- **Work required**:
Report the count of lines with "redirect" in the data below, and no other words.

(Extracted records)

▬▬▬▬▬▬

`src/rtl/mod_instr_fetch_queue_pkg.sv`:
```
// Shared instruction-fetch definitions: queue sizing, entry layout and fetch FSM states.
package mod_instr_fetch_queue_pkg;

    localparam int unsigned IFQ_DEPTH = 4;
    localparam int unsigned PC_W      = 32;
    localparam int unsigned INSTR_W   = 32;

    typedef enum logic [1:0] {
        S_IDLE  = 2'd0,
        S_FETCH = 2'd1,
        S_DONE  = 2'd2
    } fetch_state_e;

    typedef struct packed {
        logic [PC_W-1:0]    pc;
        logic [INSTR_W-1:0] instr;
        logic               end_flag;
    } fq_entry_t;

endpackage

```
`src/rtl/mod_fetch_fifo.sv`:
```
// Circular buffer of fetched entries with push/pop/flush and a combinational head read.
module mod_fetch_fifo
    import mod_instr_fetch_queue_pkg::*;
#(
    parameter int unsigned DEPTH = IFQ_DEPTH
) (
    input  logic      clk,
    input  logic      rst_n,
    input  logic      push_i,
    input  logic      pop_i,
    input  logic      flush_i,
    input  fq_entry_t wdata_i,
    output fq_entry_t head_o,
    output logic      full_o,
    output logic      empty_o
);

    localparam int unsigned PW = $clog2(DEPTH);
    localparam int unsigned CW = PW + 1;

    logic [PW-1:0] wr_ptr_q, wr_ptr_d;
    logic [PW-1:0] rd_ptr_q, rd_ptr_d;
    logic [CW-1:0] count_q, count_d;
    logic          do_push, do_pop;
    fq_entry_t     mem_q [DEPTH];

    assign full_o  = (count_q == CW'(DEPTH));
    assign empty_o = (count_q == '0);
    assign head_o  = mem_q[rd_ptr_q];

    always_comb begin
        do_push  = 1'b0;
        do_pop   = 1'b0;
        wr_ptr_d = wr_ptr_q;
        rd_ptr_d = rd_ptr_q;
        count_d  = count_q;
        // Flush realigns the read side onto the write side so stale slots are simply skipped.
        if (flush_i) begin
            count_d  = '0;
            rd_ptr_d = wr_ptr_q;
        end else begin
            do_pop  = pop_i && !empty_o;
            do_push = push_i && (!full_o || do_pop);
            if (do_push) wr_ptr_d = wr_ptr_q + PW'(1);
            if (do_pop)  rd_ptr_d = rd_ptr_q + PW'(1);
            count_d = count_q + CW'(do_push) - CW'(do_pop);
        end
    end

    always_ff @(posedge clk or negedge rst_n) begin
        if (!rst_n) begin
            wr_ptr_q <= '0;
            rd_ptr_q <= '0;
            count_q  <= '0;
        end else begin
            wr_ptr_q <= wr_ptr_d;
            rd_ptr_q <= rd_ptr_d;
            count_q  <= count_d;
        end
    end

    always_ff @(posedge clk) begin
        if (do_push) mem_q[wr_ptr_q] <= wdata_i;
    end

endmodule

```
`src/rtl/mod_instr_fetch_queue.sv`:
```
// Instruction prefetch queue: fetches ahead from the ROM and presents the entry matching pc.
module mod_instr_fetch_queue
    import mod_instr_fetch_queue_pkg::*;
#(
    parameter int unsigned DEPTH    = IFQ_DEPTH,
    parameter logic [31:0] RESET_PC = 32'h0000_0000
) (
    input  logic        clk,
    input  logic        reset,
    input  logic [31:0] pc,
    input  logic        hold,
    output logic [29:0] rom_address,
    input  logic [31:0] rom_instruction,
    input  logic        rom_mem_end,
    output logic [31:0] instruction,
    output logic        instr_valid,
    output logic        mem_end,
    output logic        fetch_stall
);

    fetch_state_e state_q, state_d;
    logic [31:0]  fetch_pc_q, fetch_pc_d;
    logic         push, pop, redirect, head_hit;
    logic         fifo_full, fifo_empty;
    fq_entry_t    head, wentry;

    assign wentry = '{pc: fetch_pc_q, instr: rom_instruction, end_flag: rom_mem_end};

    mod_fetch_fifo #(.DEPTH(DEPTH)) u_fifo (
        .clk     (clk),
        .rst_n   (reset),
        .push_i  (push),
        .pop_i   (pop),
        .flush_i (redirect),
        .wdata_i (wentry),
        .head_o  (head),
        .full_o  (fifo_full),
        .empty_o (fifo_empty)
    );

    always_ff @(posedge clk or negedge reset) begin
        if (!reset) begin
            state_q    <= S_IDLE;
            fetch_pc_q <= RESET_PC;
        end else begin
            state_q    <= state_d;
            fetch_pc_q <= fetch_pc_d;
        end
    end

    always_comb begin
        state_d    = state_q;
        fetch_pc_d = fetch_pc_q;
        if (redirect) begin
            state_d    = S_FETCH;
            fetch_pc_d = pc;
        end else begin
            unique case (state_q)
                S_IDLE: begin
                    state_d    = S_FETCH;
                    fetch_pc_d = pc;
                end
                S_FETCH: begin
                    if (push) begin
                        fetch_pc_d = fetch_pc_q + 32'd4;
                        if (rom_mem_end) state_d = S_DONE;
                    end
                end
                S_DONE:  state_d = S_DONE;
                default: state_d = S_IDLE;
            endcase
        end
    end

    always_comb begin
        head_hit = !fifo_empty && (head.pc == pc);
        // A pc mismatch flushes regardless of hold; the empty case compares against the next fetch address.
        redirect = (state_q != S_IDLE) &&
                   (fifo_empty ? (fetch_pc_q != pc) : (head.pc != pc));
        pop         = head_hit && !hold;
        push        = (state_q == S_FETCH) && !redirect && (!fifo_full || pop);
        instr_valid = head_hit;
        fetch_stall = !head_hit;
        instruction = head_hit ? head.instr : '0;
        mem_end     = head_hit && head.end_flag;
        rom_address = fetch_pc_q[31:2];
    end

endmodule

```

▬▬▬▬▬▬

- **Task output**:
5